I've recently upgraded to a symmetric 1Gb FTTP internet connection, and when downloading at full speed the CPU usage on one core jumps to nearly 100%. top and htop both show that this is due to software interrupts:
(eth0 is WAN, eth2 is the guest network, and eth3 is the main LAN)
I've tried enabling packet steering, irqbalance, and even manual balancing as described in this doc, but none of it makes any difference to the sirq load.
I also thought this might be due to SQM, but nothing changes even if I stop the sqm service
So while the box can handle a 1Gb WAN, it seems that it can only just manage it, which is surprising to me. Is there something else I can do to distribute the sirq load across cores?
It turns out the speed test I was using sends everything over a single UDP connection, despite the interface indicating that the number of "threads" is 5.
When I run a reverse iperf test with 10 streams (on the router itself) the results are much nicer:
Yes, roughly, assuming an IP length of 1200
0.9 * 1000^3 / ((1200 + 38) * 8) = 90872 pps
But with full MTU packets that would still be
0.9 * 1000^3 / ((1500 + 38) * 8) = 73147 pps
But maybe the difference is packet steering, with multiple flows rx-0 and rx-1 get distributed to different CPUs, but with the single stream test all processing ends up on the same CPU?
If that is true you should similar abysmal results when doing a single flow iperf test?
Well here around the same SIRQ loads exists (as expected for the same throughput) as in the UDP test, albeit distributed over two CPUs which as far as I understand packet steering is as good as it can get for your NIC.
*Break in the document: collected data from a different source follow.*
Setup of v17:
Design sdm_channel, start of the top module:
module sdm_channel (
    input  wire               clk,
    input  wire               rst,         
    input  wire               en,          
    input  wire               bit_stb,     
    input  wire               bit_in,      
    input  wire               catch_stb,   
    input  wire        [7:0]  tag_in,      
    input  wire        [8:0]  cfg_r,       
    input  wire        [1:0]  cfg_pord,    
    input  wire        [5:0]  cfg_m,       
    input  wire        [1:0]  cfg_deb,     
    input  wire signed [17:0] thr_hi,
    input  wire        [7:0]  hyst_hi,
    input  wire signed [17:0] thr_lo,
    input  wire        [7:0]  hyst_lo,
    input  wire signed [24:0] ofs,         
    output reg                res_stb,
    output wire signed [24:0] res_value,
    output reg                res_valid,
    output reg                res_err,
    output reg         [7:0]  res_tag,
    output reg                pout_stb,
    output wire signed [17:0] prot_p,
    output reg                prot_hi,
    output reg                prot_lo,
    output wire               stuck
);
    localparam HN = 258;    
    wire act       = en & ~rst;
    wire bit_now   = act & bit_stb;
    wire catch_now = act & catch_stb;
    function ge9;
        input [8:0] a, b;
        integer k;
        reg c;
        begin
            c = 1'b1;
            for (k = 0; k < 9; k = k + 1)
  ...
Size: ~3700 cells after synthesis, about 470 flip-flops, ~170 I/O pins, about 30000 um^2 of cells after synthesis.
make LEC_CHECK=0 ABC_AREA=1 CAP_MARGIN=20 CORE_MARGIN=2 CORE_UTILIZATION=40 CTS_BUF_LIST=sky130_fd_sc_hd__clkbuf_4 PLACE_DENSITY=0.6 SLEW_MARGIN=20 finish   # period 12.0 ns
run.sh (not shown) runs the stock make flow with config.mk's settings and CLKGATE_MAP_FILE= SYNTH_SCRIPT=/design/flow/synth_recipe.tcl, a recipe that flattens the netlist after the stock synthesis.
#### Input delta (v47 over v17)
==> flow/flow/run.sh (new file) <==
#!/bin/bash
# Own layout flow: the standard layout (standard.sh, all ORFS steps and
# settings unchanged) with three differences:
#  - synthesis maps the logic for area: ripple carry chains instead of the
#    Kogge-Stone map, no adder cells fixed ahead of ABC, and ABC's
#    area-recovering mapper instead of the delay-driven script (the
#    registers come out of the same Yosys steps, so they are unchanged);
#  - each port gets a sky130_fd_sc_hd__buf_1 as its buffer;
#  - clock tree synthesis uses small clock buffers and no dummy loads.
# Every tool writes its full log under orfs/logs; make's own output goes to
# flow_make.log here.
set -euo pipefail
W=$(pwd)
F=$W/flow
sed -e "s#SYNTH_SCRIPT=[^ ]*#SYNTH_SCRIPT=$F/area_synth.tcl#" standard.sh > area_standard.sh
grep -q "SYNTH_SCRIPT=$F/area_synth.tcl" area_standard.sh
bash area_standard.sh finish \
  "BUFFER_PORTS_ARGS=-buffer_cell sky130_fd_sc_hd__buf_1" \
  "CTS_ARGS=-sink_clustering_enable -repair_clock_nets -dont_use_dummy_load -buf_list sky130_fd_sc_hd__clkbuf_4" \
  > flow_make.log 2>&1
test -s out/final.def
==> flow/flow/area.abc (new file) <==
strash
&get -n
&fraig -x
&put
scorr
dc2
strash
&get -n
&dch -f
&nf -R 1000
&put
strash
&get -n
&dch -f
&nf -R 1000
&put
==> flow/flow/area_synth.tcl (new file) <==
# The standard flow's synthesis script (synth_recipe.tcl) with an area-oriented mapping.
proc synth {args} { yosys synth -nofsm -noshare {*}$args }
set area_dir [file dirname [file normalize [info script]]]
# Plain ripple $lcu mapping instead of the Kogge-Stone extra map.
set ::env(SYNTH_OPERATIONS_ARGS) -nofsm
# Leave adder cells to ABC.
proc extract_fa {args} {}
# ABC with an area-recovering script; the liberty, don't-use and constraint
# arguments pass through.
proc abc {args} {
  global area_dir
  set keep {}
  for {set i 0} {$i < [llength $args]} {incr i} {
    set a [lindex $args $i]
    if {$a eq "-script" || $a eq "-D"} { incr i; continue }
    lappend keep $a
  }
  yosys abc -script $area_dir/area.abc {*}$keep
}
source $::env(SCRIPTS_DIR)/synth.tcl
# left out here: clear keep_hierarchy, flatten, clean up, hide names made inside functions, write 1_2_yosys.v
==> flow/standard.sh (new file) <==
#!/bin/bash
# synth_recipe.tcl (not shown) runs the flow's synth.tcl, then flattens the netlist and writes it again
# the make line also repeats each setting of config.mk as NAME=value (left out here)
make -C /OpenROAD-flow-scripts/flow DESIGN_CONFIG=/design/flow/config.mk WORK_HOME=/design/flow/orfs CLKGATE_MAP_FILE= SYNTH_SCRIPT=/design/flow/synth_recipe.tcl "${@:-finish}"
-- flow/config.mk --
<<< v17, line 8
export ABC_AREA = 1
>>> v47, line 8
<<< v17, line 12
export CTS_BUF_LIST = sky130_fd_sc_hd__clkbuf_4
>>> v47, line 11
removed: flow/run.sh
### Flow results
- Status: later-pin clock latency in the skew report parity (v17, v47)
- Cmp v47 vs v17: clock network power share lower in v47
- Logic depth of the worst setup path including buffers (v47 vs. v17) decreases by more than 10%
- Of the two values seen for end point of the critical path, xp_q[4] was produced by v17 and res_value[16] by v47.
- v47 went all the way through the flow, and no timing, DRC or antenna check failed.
What follows belongs to an exercise in optimizing a design on an open flow for small area; a production flow would make more cautious choices. At most, simulation tests tie the RTL to the original design; equivalence was not proved. Power is estimated from default activity; no workload was simulated.

==> flow/design.v <==
module kz_wdog (
    input  wire        clk,
    input  wire        rst_n,         
    input  wire        start,         
    input  wire        tick,          
    input  wire [9:0]  period_ms,     
    input  wire        auto_arm,      
    input  wire        req_valid,
    input  wire [1:0]  req_op,        
    input  wire [15:0] req_data,      
    input  wire [7:0]  req_sess,      
    input  wire [1:0]  req_role,      
    input  wire        req_net,       
    output reg         resp_valid,
    output reg  [1:0]  resp_code,     
    output reg  [1:0]  wd_state,      
    output wire [7:0]  miss_cons,     
    output reg  [31:0] miss_total,    
    output reg  [7:0]  owner,         
    output reg  [1:0]  miss_kind,     
    output reg  [1:0]  miss_evt,      
    output reg         force_evt,     
    output reg         w_to_c_evt     
);
    localparam [1:0] DISARMED = 2'd0, AWAITING = 2'd1, ARMED = 2'd2, FORCED = 2'd3;
    localparam [1:0] K_NONE = 2'd0, K_EARLY = 2'd1, K_LATE = 2'd2, K_WRONG = 2'd3;
    localparam [1:0] OP_ARM = 2'd0, OP_TOKEN = 2'd1, OP_DISARM = 2'd2, OP_CLOSE = 2'd3;
    localparam [1:0] R_OK = 2'd0, R_REFUSED = 2'd1, R_MISS = 2'd2;
    localparam [15:0] MASK = 16'hB400;
    function [15:0] lfsr_next(input [15:0] v);
        lfsr_next = v[0] ? ((v >> 1) ^ MASK) : (v >> 1);
    endfunction
    reg  [1:0]  cons;
    assign miss_cons = {6'd0, cons};
    reg  [9:0]  per;        
    reg  [15:0] last_tok;   
    reg  [7:0]  r;          
    reg  [1:0]  qa;         
    reg  [9:0]  qm;         
    reg         ph;         
    wire restart = !rst_n || start;
    wire armed    = (wd_state == ARMED);
    wire awaiting = (wd_state == AWAITING);
    wire own_none  = (owner == 8'hFF);
    wire own_match = !own_none && (owner == req_sess);
    wire is_service  = req_role[1];
    wire is_operator = (req_role == 2'd1);
    wire may_arm = is_service ||
                   (!req_net && is_operator && (!wd_state[1] || own_none || own_match));
    wire may_disarm = is_service || own_match;
    wire qz = (qm == per);    
    wire do_arm    = req_valid && req_op == OP_ARM && req_data != 16'd0 && may_arm;
    wire do_token  = req_valid && req_op == OP_TOKEN && armed && own_match;
    wire tok_early = !ph && !qz;
    wire tok_ok    = !tok_early && req_data == lfsr_next(last_tok);
    wire do_disarm = req_valid && req_op == OP_DISARM && may_disarm;
    wire do_close  = req_valid && req_op == OP_CLOSE && owner == req_sess;
    wire req_ok    = do_arm || do_disarm || (req_valid && req_op == OP_CLOSE) ||
                     (do_token && tok_ok);
    wire fire      = tick && ph && qz;
    wire late_fire = fire && armed;
    wire dl_fire   = fire && awaiting;
    wire quiet     = !do_arm && !do_token && !do_disarm;    
    wire tok_miss  = !restart && do_token && !tok_ok;
    wire late_miss = !restart && quiet && late_fire;
    wire miss1     = tok_miss || late_miss;
    wire dl_miss   = !restart && quiet && dl_fire;
    wire [32:0] mt_c;
    assign mt_c[0] = miss1;
    assign mt_c[1] = dl_miss || (miss1 && miss_total[0]);
    genvar gi;
    generate
        for (gi = 1; gi < 32; gi = gi + 1) begin : g_mt
            assign mt_c[gi+1] = mt_c[gi] && miss_total[gi];
        end
    endgenerate
    wire        load_per = restart || do_arm;
    wire        t_restart = restart || do_arm || do_token || late_miss;
    wire       r_wrap  = tick && r == 8'd249;
    wire [1:0] qa_last = armed ? (ph ? 2'd2 : 2'd0) : 2'd3;
    wire       qa_wrap = r_wrap && qa == qa_last;
    always @(posedge clk) begin
        if (load_per)
            per <= period_ms;
        if (t_restart) begin
            r  <= {7'd0, tick};
            qa <= 2'd0;
            qm <= 10'd0;
            ph <= 1'b0;
        end else begin
            r  <= r_wrap ? 8'd0 : r + {7'd0, tick};
            qa <= qa_wrap ? 2'd0 : qa + {1'b0, r_wrap};
            if (!ph && qz) begin
                ph <= 1'b1;
                qm <= 10'd0;
            end else begin
                qm <= qm + {9'd0, qa_wrap};
            end
        end
        if (do_arm || (do_token && tok_ok))
            last_tok <= req_data;
        resp_valid <= rst_n && req_valid;
        resp_code  <= R_OK;
        miss_evt   <= 2'd0;
        force_evt  <= 1'b0;
        w_to_c_evt <= 1'b0;
        if (!rst_n)
            miss_total <= 32'd0;
        else
            miss_total <= miss_total ^ mt_c[31:0];
        if (restart) begin
            wd_state  <= auto_arm ? AWAITING : DISARMED;
            cons      <= 2'd0;
            owner     <= 8'hFF;
            miss_kind <= K_NONE;
            if (rst_n && req_valid)
                resp_code <= R_REFUSED;
        end else begin
            if (req_valid)
                resp_code <= req_ok ? R_OK : (do_token ? R_MISS : R_REFUSED);
            if (do_arm) begin
                w_to_c_evt <= 1'b1;
                wd_state   <= ARMED;
                cons       <= 2'd0;
                owner      <= req_sess;
            end else if (do_token) begin
                if (tok_ok) begin
                    cons <= 2'd0;
                end else begin
                    miss_evt  <= 2'd1;
                    miss_kind <= tok_early ? K_EARLY : K_WRONG;
                    cons      <= cons + 2'd1;
                    if (cons != 2'd0) begin
                        wd_state  <= FORCED;
                        force_evt <= 1'b1;
                    end
                end
            end else if (do_disarm) begin
                w_to_c_evt <= 1'b1;
                wd_state   <= DISARMED;
                owner      <= 8'hFF;
            end else begin
                if (do_close)
                    owner <= 8'hFF;
                if (late_fire) begin
                    miss_evt  <= 2'd1;
                    miss_kind <= K_LATE;
                    cons      <= cons + 2'd1;
                    if (cons != 2'd0) begin
                        wd_state  <= FORCED;
                        force_evt <= 1'b1;
                    end
                end else if (dl_fire) begin
                    miss_evt  <= 2'd2;
                    miss_kind <= K_LATE;
                    cons      <= 2'd2;
                    wd_state  <= FORCED;
                    force_evt <= 1'b1;
                end
            end
        end
    end
endmodule
export LEC_CHECK = 0
export CAP_MARGIN = 20
export CORE_MARGIN = 2
export CORE_UTILIZATION = 70
export PLACE_DENSITY = 0.8
export SLEW_MARGIN = 20
create_clock -name core_clock -period 10.0 [get_ports {clk}]
standard.sh (not shown) runs the stock make flow with config.mk's settings and CLKGATE_MAP_FILE= SYNTH_SCRIPT=/design/flow/synth_recipe.tcl, a recipe that flattens the netlist after the stock synthesis.
==> flow/flow/run.sh <==
#!/bin/bash
# Layout flow: the standard flow (standard synthesis unchanged), with the port
# buffers made from the smallest buffer, no dummy clock loads in CTS, synthesis
# buffers removed at floorplan and power (area) recovery after global routing.
set -euo pipefail
cd "$(dirname "$0")/.."
bash standard.sh \
    "BUFFER_PORTS_ARGS=-buffer_cell sky130_fd_sc_hd__buf_1" \
    "CTS_ARGS=-sink_clustering_enable -repair_clock_nets -dont_use_dummy_load" \
    REMOVE_ABC_BUFFERS=1 \
    RECOVER_POWER=100 \
    finish > flow_make.log 2>&1
Next try:
--- a/flow/design.v
+++ b/flow/design.v
@@ -42,7 +42,7 @@
     wire armed    = (wd_state == ARMED);
     wire awaiting = (wd_state == AWAITING);
     wire own_none  = (owner == 8'hFF);
-    wire own_match = !own_none && (owner == req_sess);
+    wire own_match = (owner == req_sess);
     wire is_service  = req_role[1];
     wire is_operator = (req_role == 2'd1);
     wire may_arm = is_service ||
@@ -79,6 +79,18 @@
     wire       r_wrap  = tick && r == 8'd249;
     wire [1:0] qa_last = armed ? (ph ? 2'd2 : 2'd0) : 2'd3;
     wire       qa_wrap = r_wrap && qa == qa_last;
+    wire [8:0]  r_c;
+    wire [10:0] qm_c;
+    assign r_c[0]  = tick;
+    assign qm_c[0] = qa_wrap;
+    generate
+        for (gi = 0; gi < 8; gi = gi + 1) begin : g_r
+            assign r_c[gi+1] = r_c[gi] && r[gi];
+        end
+        for (gi = 0; gi < 10; gi = gi + 1) begin : g_qm
+            assign qm_c[gi+1] = qm_c[gi] && qm[gi];
+        end
+    endgenerate
     always @(posedge clk) begin
         if (load_per)
             per <= period_ms;
@@ -88,13 +100,13 @@
             qm <= 10'd0;
             ph <= 1'b0;
         end else begin
-            r  <= r_wrap ? 8'd0 : r + {7'd0, tick};
+            r  <= r_wrap ? 8'd0 : r ^ r_c[7:0];
             qa <= qa_wrap ? 2'd0 : qa + {1'b0, r_wrap};
             if (!ph && qz) begin
                 ph <= 1'b1;
                 qm <= 10'd0;
             end else begin
-                qm <= qm + {9'd0, qa_wrap};
+                qm <= qm ^ qm_c[9:0];
             end
         end
         if (do_arm || (do_token && tok_ok))
=>
- sequential share of layout area rises by 0.68 points
- flip-flop and latch count does not change
- combinational power falls by roughly a tenth
- non-clock buffer count falls by 1
- total power falls slightly
- cell count falls by a few percent
Function not checked in the first run of this note: the RTL went through the layout flow alone.

-- port drivers added, routing unchanged --
Ports are ideal in the flow. The routed layouts listed here were re-timed in OpenROAD.
Step 1 sets driving cells, clkbuf_16 on the clock port and buf_2 on the other inputs (assumed; they add their load-dependent delay and slew).
Step 2 also shifts input and output timing later by t, the mid clock arrival at the registers, as if the neighbouring blocks saw the same clock.
Slacks: no drivers / after step 1 / after step 2; pairs: no drivers / after step 1.
run	t (ns)	slack for setup (ns)	worst setup path at the end	latest minus earliest clock arrival (ns)	slew at the worst register clock pin (ns)
the first run	0.377	0.437 / 0.446 / 0.070	input to register	0.029 / 0.029	0.10 / 0.10
the second run	0.387	0.540 / 0.546 / 0.160	input to register	0.017 / 0.017	0.09 / 0.09
After both steps setup and hold are still met in every run listed. For the second run, which loses most, drivers alone change the setup slack by +0.006 ns; drivers and shift together by -0.380 ns.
I am puzzled a bit that a "normal" 900 Mbps load should tax a decent x86 CPU that badly... especially since intel NICs are often claimed to be quite efficient.
If that is true you should similar abysmal results when doing a single flow iperf test?
Yes, a single flow iperf test shows a very similar sirq load on a single CPU.
Well here around the same SIRQ loads exists (as expected for the same throughput) as in the UDP test, albeit distributed over two CPUs which as far as I understand packet steering is as good as it can get for your NIC.
Agreed. My understanding is that this is because there are only two physical cores.
But maybe the difference is packet steering, with multiple flows rx-0 and rx-1 get distributed to different CPUs, but with the single stream test all processing ends up on the same CPU?
I was wondering the same thing. I'm not sure exactly how packet steering works though.
I am puzzled a bit that a "normal" 900 Mbps load should tax a decent x86 CPU that badly... especially since intel NICs are often claimed to be quite efficient.
Me too.
It's probably worth mentioning that the core clock frequency doesn't max out during the test (it spends most of its time under 2Ghz, and the max is 2.6Ghz), so there's probably slightly more headroom here than the htop output suggests, but it still seems like a very high sirq load.
I personally run an x86 (i7-6700T) with performance governor all the time: additional power consumption is non detectable and no need for the CPU to spend time switching frequencies.